Batman è una presenza costante della mia vita, fin dall’infanzia. Uno dei miei primissimi ricordi riguarda un’action figure tratta da Batman TAS e con relativa Batmobile, in un felicissimo e freddissimo giorno di Natale. Da allora, come un oggetto transizionale, quel personaggio ha invaso le mie giornate e lo fa tuttora. Fra serie animate, film, videogiochi, colonne sonore masterizzate e, ovviamente, fumetti sono cresciuto con Batman. 

Nel 2011, quando il mondo entrò in contatto con lo scopiattante numero 1 a opera di Snyder e Capullo, io ero ben più che adolescente, ormai vicino alla maturità. Tuttavia, scattò qualcosa in me. Un’associazione con The Batman, la serie animata del 2004 che mi coinvolse totalmente in una fase ancor più delicata della mia crescita.

Avevo già visto, rivisto e amato TAS, tutte le sue serie fra vecchie e nuove avventure, i due film, Justice League, Batman Beyond e gli altri progetti animati di DC degli anni Novanta, però The Batman aveva quel qualcosa, l’indefinibile quid, la qualitas: i bat-qualia. Una molla generazionale, direi. Aveva quel fattore X che suscitava qualcosa in me e nella mia generazione, noi problematici millenials appartenenti alla Gen Y, ultimi figli degli ambigui anni ’90.

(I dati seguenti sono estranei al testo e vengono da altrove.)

`config.mk`:
```
export PLATFORM = sky130hd
export DESIGN_NAME = mem_access_sequencer
export DESIGN_NICKNAME = d
export VERILOG_FILES = /design/src/rtl/mem_seq_pkg.sv /design/src/rtl/mem_timeout_ctr.sv /design/src/rtl/mem_access_sequencer.sv
export SDC_FILE = /design/constraint.sdc
export NUM_CORES = 1
export LEC_CHECK = 0
export ABC_CLOCK_PERIOD_IN_PS = 2300
export BUFFER_PORTS_ARGS = -buffer_cell sky130_fd_sc_hd__buf_2
export CAP_MARGIN = 15
export CORE_MARGIN = 3
export CORE_UTILIZATION = 49
export CTS_BUF_LIST = sky130_fd_sc_hd__clkbuf_4
export DETAILED_ROUTE_END_ITERATION = 16
export GPL_ROUTABILITY_DRIVEN = 1
export PLACE_DENSITY = 0.91
export SKIP_CTS_REPAIR_TIMING = 1
export SLEW_MARGIN = 10
export SYNTH_ARGS = -nofsm -noshare
export SYNTH_HDL_FRONTEND = slang
export SYNTH_SLANG_ARGS = --single-unit
```
`constraint.sdc`:
```
create_clock -name clk -period 2.3 [get_ports clk]
set_input_delay 0.23 -clock clk [delete_from_list [all_inputs] [get_ports clk]]
set_output_delay 0.23 -clock clk [all_outputs]
set_load 0.01 [all_outputs]
```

The Batman è molto diverso da TAS.  La fisicità del pipistrello è completamente rivista. Non abbiamo più il corpo possente, enorme, da gorilla; alla Sean Murphy insomma, il quale spesso recupera volontariamente TAS. Niente mascellone, niente busto da tronco di quercia. Abbiamo invece un mento appuntito, un vitino da vespa. La resa del cappuccio è a sua volta diversa, con un taglio più arrotondato, monoblocco, senza lasciar spazio ai lineamenti del volto, con una piccola rientranza ai lati della bocca e con le orecchie spesso solamente accennate, come lo stesso Capullo pensa debba essere un cappuccio come si deve.

Vedete?

Il logo e il suo font seguono, nelle intenzioni, la colonna sonora: si perde la dimensione aurorale, pomposa, epica, drammatica, seriosa. Si recupera qualcosa per citare, ma anche questo qualcosa viene completamente reinventato secondo uno spirito nuovo, destrutturato, semplificato, scanzonato. Indie rock, post rock, industrial. Una sigla con la voce sussurrata, una chitarra invadente, delay e riverberi moderni, un font giovanile e stortissimo. Così come faceva – un’altra serie che ho amato follemente – Batman Beyond, che puntava tutto sull’industrial, sul caos e l’adrenalina ma mantenendo una coerenza e una continuità con una precisa lirica di TAS mancante in The Batman.

Passi in Leggerezza

Gotham è stata rinnovata, spingendo di più su una caratterizzazione estetica e psicologica squisitamente da Gen Y dei nemici: un Bane iper moderno minimal e asettico; Joker animalesco, prodotto di una follia primordiale e poco umoristica o un Mr. Freeze che usciva preciso preciso da Ben 10.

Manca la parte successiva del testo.